Participation chronology

= Sweden in the Eurovision Song Contest 1993 =

Sweden was represented at the Eurovision Song Contest 1993 with the song "Eloise", composed by Lasse Holm, with lyrics by Gert Lengstrand, and performed by the dansband Arvingarna. The Swedish participating broadcaster, Sveriges Television (SVT), selected its entry through Melodifestivalen 1993.

At Eurovision, Sweden performed 13th, following France and preceding Ireland. As the close of the voting, they had finished 7th in a field of 25 with 89 points.

==Before Eurovision==

=== Melodifestivalen 1993 ===
Melodifestivalen 1993 was the selection for the 33rd song to represent at the Eurovision Song Contest. It was the 32nd time that this system of picking a song had been used. 1569 songs were submitted to Sveriges Television (SVT) for the competition. The final was held in the Lisebergshallen in Gothenburg on 5 March 1993, presented by Triple & Touch and was broadcast on TV2 and Sveriges Radio's P4 network. The show was watched by 4,284,000 people, with a total of 166,045 votes cast.

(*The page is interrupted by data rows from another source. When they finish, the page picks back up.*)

--- src/rtl/eirq_pkg.sv ---
package eirq_pkg;
  localparam int unsigned REG_FLAG = 0;
  localparam int unsigned REG_MODE = 1;
  localparam int unsigned REG_POL  = 2;
  localparam int unsigned REG_WAKE = 3;
  localparam int unsigned REG_SEL0 = 4;
  localparam int unsigned SYNC_STAGES = 2;
endpackage

--- src/rtl/eirq_sync.sv ---
module eirq_sync #(
  parameter int W      = 4,
  parameter int STAGES = 2
) (
  input  logic         clk_i,
  input  logic         rst_i,
  input  logic [W-1:0] d_i,
  output logic [W-1:0] q_o
);
  logic [W-1:0] stg [STAGES];

  always_ff @(posedge clk_i) begin
    if (rst_i) begin
      for (int s = 0; s < STAGES; s++) stg[s] <= '0;
    end else begin
      stg[0] <= d_i;
      for (int s = 1; s < STAGES; s++) stg[s] <= stg[s-1];
    end
  end

  assign q_o = stg[STAGES-1];
endmodule

--- src/rtl/eirq_combine.sv ---
module eirq_combine #(
  parameter int NPIN = 4
) (
  input  logic [NPIN-1:0] pins_i,
  input  logic [NPIN-1:0] sel_i,
  input  logic            edge_i,
  input  logic            high_i,
  output logic            chan_o
);
  logic and_v, or_v, pick, found;

  always_comb begin
    and_v = &(pins_i | ~sel_i);
    or_v  = |(pins_i & sel_i);
    pick  = ~high_i;
    found = 1'b0;
    for (int i = 0; i < NPIN; i++) begin
      if (sel_i[i] && !found) begin
        pick  = pins_i[i];
        found = 1'b1;
      end
    end
    if (edge_i)      chan_o = pick;
    else if (high_i) chan_o = or_v;
    else             chan_o = and_v;
  end
endmodule

--- src/rtl/eirq_chan.sv ---
module eirq_chan (
  input  logic clk_i,
  input  logic rst_i,
  input  logic chan_i,
  input  logic edge_i,
  input  logic high_i,
  input  logic clr_i,
  output logic flag_o,
  output logic flag_next_o,
  output logic active_o
);
  logic prev_q, flag_q, hit;

  assign active_o = (chan_i == high_i);

  always_comb begin
    if (edge_i) hit = active_o && (chan_i != prev_q);
    else        hit = active_o;
    flag_next_o = hit | (flag_q & ~clr_i);
  end

  always_ff @(posedge clk_i) begin
    if (rst_i) begin
      prev_q <= 1'b0;
      flag_q <= 1'b0;
    end else begin
      prev_q <= chan_i;
      flag_q <= flag_next_o;
    end
  end

  assign flag_o = flag_q;
endmodule

--- src/rtl/eirq_unit.sv ---
module eirq_unit
  import eirq_pkg::*;
#(
  parameter  int NCH  = 4,
  parameter  int NPIN = 6,
  parameter  int DW   = 32,
  localparam int AW   = $clog2(REG_SEL0 + NCH)
) (
  input  logic            clk_i,
  input  logic            rst_i,
  input  logic [NPIN-1:0] pin_i,
  input  logic            wr_en_i,
  input  logic [AW-1:0]   addr_i,
  input  logic [DW-1:0]   wdata_i,
  output logic [DW-1:0]   rdata_o,
  output logic [NCH-1:0]  irq_o,
  output logic            wake_req_o,
  output logic            pd_block_o
);
  logic [NPIN-1:0] pin_s;
  logic [NCH-1:0]  mode_q, pol_q, wake_q;
  logic [NCH-1:0]  flag_q, flag_d, act_w, clr_w;
  logic [NPIN-1:0] sel_q [NCH];
  logic            wake_q_pulse;
  logic            wr_flag;

  eirq_sync #(.W(NPIN), .STAGES(SYNC_STAGES)) u_sync (
    .clk_i (clk_i),
    .rst_i (rst_i),
    .d_i   (pin_i),
    .q_o   (pin_s)
  );

  assign wr_flag = wr_en_i && (addr_i == AW'(REG_FLAG));
  assign clr_w   = wr_flag ? wdata_i[NCH-1:0] : '0;

  always_ff @(posedge clk_i) begin
    if (rst_i) begin
      mode_q <= '0;
      pol_q  <= '0;
      wake_q <= '0;
      for (int c = 0; c < NCH; c++) sel_q[c] <= '0;
    end else if (wr_en_i) begin
      if (addr_i == AW'(REG_MODE)) mode_q <= wdata_i[NCH-1:0];
      if (addr_i == AW'(REG_POL))  pol_q  <= wdata_i[NCH-1:0];
      if (addr_i == AW'(REG_WAKE)) wake_q <= wdata_i[NCH-1:0];
      for (int c = 0; c < NCH; c++)
        if (addr_i == AW'(REG_SEL0 + c)) sel_q[c] <= wdata_i[NPIN-1:0];
    end
  end

  for (genvar c = 0; c < NCH; c++) begin : g_ch
    logic chan_w;
    eirq_combine #(.NPIN(NPIN)) u_comb (
      .pins_i (pin_s),
      .sel_i  (sel_q[c]),
      .edge_i (mode_q[c]),
      .high_i (pol_q[c]),
      .chan_o (chan_w)
    );
    eirq_chan u_chan (
      .clk_i       (clk_i),
      .rst_i       (rst_i),
      .chan_i      (chan_w),
      .edge_i      (mode_q[c]),
      .high_i      (pol_q[c]),
      .clr_i       (clr_w[c]),
      .flag_o      (flag_q[c]),
      .flag_next_o (flag_d[c]),
      .active_o    (act_w[c])
    );
  end

  always_ff @(posedge clk_i) begin
    if (rst_i) wake_q_pulse <= 1'b0;
    else       wake_q_pulse <= |(flag_d & ~flag_q & wake_q);
  end

  always_ff @(posedge clk_i) begin
    if (rst_i) begin
      rdata_o <= '0;
    end else begin
      rdata_o <= '0;
      if (addr_i == AW'(REG_FLAG)) rdata_o[NCH-1:0] <= flag_q;
      if (addr_i == AW'(REG_MODE)) rdata_o[NCH-1:0] <= mode_q;
      if (addr_i == AW'(REG_POL))  rdata_o[NCH-1:0] <= pol_q;
      if (addr_i == AW'(REG_WAKE)) rdata_o[NCH-1:0] <= wake_q;
      for (int c = 0; c < NCH; c++)
        if (addr_i == AW'(REG_SEL0 + c)) rdata_o[NPIN-1:0] <= sel_q[c];
    end
  end

  assign irq_o      = flag_q;
  assign wake_req_o = wake_q_pulse;
  assign pd_block_o = |(flag_q & wake_q);
endmodule

--- config.mk ---
export PLATFORM = sky130hd
export DESIGN_NAME = eirq_unit
export DESIGN_NICKNAME = d
export VERILOG_FILES = /design/src/rtl/eirq_pkg.sv /design/src/rtl/eirq_sync.sv /design/src/rtl/eirq_combine.sv /design/src/rtl/eirq_chan.sv /design/src/rtl/eirq_unit.sv
export SDC_FILE = /design/constraint.sdc
export NUM_CORES = 1
export LEC_CHECK = 0
export BUFFER_PORTS_ARGS = -buffer_cell sky130_fd_sc_hd__buf_2
export CELL_PAD_IN_SITES_DETAIL_PLACEMENT = 0
export CELL_PAD_IN_SITES_GLOBAL_PLACEMENT = 2
export CORE_MARGIN = 2
export CORE_UTILIZATION = 35
export CTS_BUF_LIST = sky130_fd_sc_hd__clkbuf_8
export CTS_CLUSTER_DIAMETER = 40
export CTS_CLUSTER_SIZE = 28
export DETAILED_ROUTE_END_ITERATION = 6
export PLACE_DENSITY_LB_ADDON = 0.15
export REMOVE_ABC_BUFFERS = 1
export SYNTH_ARGS = -nofsm -noshare
export SYNTH_HDL_FRONTEND = slang
export SYNTH_HIERARCHICAL = 1
export SYNTH_SLANG_ARGS = --single-unit
--- constraint.sdc ---
create_clock -name clk_i -period 2.5 [get_ports clk_i]
set_input_delay 0.25 -clock clk_i [delete_from_list [all_inputs] [get_ports clk_i]]
set_output_delay 0.25 -clock clk_i [all_outputs]
set_load 0.005 [all_outputs]
==> run_results.csv <==
group,metric,value,unit
worst_setup_path,path_class,"reg -> reg",
cts,clock-sinks,63,
timing,fin_tns_setup,0,ns
routing,ant_nets,0,
placed_design,port_buffers,29,
timing,hold_viol_final,0,
cts,cts_buffers,9,
floorplanning,io_pins,82,
timing,drv_slew,0,
hold_path,hold_path_class,"in -> reg",
logic_synthesis,netlist_area,3770,um2
worst_setup_path,cp_data_required_time,2.71,ns
global_route,grt_max_degree,29,
global_route,grtUsageTotal,17.5,%
worst_setup_path,crit_slowest_cell,"dfxtp_1",
power_and_ir_drop,p_sw,0.655,mW
cells_and_area,antenna_cells,0,
power_and_ir_drop,seqPwrFrac,47.9,%
worst_setup_path,crit_path_max_incr_delay,0.59,ns
worst_setup_path,r2r-start,"u_sync/stg[0][7]",
worst_setup_path,cp_num_cells,11,
logic_synthesis,synth_area_per_cell,9.67,um2
routing,wl_per_cell,16.8,um
power_and_ir_drop,p_int,1.84,mW
cts,clk_pin_slew_worst_paths,0.08,ns
timing,fin_crit_sh,90.7,%
floorplanning,core,10400,um2
cells_and_area,layout.cells.non_filler,565,
routing,routed_via_density,5.01,
worst_setup_path,critPathBufInv,0,
worst_setup_path,critPathTopFamily,"compound AO/OA/AOI/OAI gates",
worst_setup_path,worst_setup_path_start_kind,"register",
cts,cts_setup_buffers,0,
routing,drt_pass1_iterations,4,
outcome,outcome,"finished clean",
power_and_ir_drop,vdd.ir_drop.worst,0.000259,V
cells_and_area,drive_gt1_share,22.6,%
cells_and_area,final_nets,468,
cts,clock-root-buffer,"clkbuf_8",
worst_setup_path,critPathMaxFanout,6,
placed_design,place_hpwl,7130,um
run,maxCapViolCount,0,
cts,cts_hold_buf,0,
routing,wirelength,9500,um
cts,cts_max_level,3,
floorplanning,die_area,11600,um2
global_route,grt_pass1_wl,15300,um
power_and_ir_drop,p_per_area,599,nW/um2
routing,drc,0,
timing,skew,0.00827,ns
power_and_ir_drop,combPwrFrac,12.3,%
routing,drt-initial-drc-count,151,
timing,period_needed,2.27,ns
cts,ctsResizeCount,0,
worst_setup_path,cp-endpoint,"wake_req_o",
floorplanning,die_x,108,um
timing,setup_violations,0,
worst_setup_path,crit_start,"u_sync/stg[0][7]",
floorplanning,initial_core_util,36.4,%
global_route,overflow,0,
cells_and_area,area_growth,10.6,%
power_and_ir_drop,switching_share,26.3,%
timing,grt_setup_unrepaired,"no",
cts,cts_tree,"yes",
timing,max_slew_margin,59.1,%
worst_setup_path,path_cells,"nor2b_4 > a2111oi_4 > o21ai_1 > o22ai_1 > nor2_1 > o21ai_1 > nand3_1 > nand2_1 > nor2_1 > a31oi_1 > a31oi_1",
global_route,antenna_found_initial,0,
cells_and_area,fin_area,4170,um2
routing,dr_total_vias,2829,
global_route,grt_pass1_vias,2777,
timing,timing.fmax,441,MHz
power_and_ir_drop,p_leak,1.62,nW
worst_setup_path,crit_path_end_kind,"register",
logic_synthesis,yosysWarnings,6,
power_and_ir_drop,share_clk_of_total_power,39.8,%
logic_synthesis,synth_cells,390,
placed_design,place.gp.congestion,0.815,
cts,clkLatencyLatePin,0.34,ns
timing,timing.hold.ws,0.111,ns
timing,worstMarginPinSlew,0.612,ns
floorplanning,die_y,108,um
cells_and_area,num-fill-cells,1049,
cts,clockBufferDepth,2,
floorplanning,rows,37,
worst_setup_path,worstPathArrival,2.48,ns
worst_setup_path,r2r-end,"wake_req_o",
worst_setup_path,r2r_slack,0.23,ns
placed_design,placed_area,3950,um2
worst_setup_path,ff2ff_path_depth,11,
placed_design,dp.cells,549,
stage by stage:
stage	worst slack (ns)	utilization, %	power (mW)
floorplan	0.636	-	1.38
global placement	0.298	38.1	1.52
detailed placement	0.290	38.1	1.52
CTS	0.259	40.2	2.53
global route	0.0636	40.2	2.63
finish	0.233	40.2	2.49
worst register-to-register path, cell delays in order (launching register included):
cell,delay [ns]
dfxtp_1,0.59
nor2b_4,0.09
a2111oi_4,0.33
o21ai_1,0.10
o22ai_1,0.37
nor2_1,0.08
o21ai_1,0.12
nand3_1,0.10
nand2_1,0.07
nor2_1,0.04
a31oi_1,0.14
a31oi_1,0.10
per-layer routing:
metal  up-vias  track usage [%]  wire length, um  part of all wire (%)
li1       1398                -                -                     -
met1      1328             23.3             4560                    48
met2        91             26.9             4200                    44
met3        12             5.45              585                   6.2
met4         0             6.04              153                   1.6
met5         -                0                0                     0
worst min-delay path by stage:
stage | from | endpoint | slack (ns) | cells after the start
6_report | pin_i[1] | u_sync/stg[0][1] | 0.11 | 2
3_5_place_dp | u_sync/stg[0][0] | u_sync/stg[0][6] | 0.42 | 1
3_3_place_gp | u_sync/stg[0][1] | u_sync/stg[0][7] | 0.42 | 1
4_1_cts | pin_i[1] | u_sync/stg[0][1] | 0.09 | 2
2_1_floorplan | rst_i | u_sync/stg[0][0] | 0.31 | 1
5_1_grt | pin_i[4] | u_sync/stg[0][4] | 0.09 | 2
state kept, by name (all words and copies together) (netlist names):
signal	count
u_sync/stg	12
pol_q	4
wake_req_o	1
wake_q	4
sel_q	24
mode_q	4
g_ch.u_chan/prev_q	4
rdata_o	6
g_ch.u_chan/flag_o	4
power by group through the flow:
| stage | Clock (mW) | Sequential (mW) | Combinational [mW] |
|---|---|---|---|
| after floorplan | 0 | 1.20 | 0.188 |
| after global placement | 0 | 1.22 | 0.305 |
| after detailed placement | 0 | 1.22 | 0.305 |
| after CTS | 1.02 | 1.19 | 0.307 |
| after global routing | 1.08 | 1.20 | 0.341 |
| final | 0.994 | 1.19 | 0.306 |
final cells by class:
class                           count  area [um2]  share of cell area [%]
Timing Repair Buffer               40         228                    5.46
Tap cell                          136         170                    4.08
Multi-Input combinational cell    285        1950                    46.9
Clock buffer                       10         138                    3.30
Inverter                           25        93.8                    2.25
Clock inverter                      6        83.8                    2.01
Sequential cell                    63        1500                    36.0
cells in the final DEF, fill, tap and decap left out, drive strengths merged, types with 6 or more instances in the layout:
| cell | n |
|---|---|
| o22ai | 13 |
| inv | 25 |
| edfxtp | 24 |
| mux2i | 15 |
| nor2 | 38 |
| a22oi | 9 |
| nand3 | 12 |
| and2 | 28 |
| a211oi | 6 |
| nand2b | 10 |
| clkbuf | 10 |
| a31oi | 7 |
| dfxtp | 39 |
| buf | 40 |
| nand2 | 21 |
| a21oi | 11 |
| nor2b | 21 |
| o21ai | 22 |
| conb | 26 |
Note: power is estimated with default switching activity, not from simulation.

The winner was selected over two rounds of voting. After the juries had selected 5 songs for a "super final", it was revealed that the TV viewers would choose the winner by regional televoting. However, the voting became a bit repetitive, and televoting was not re-introduced until six years later when it was combined with regional juries.

The winner was the dansband Arvingarna with the song "Eloise".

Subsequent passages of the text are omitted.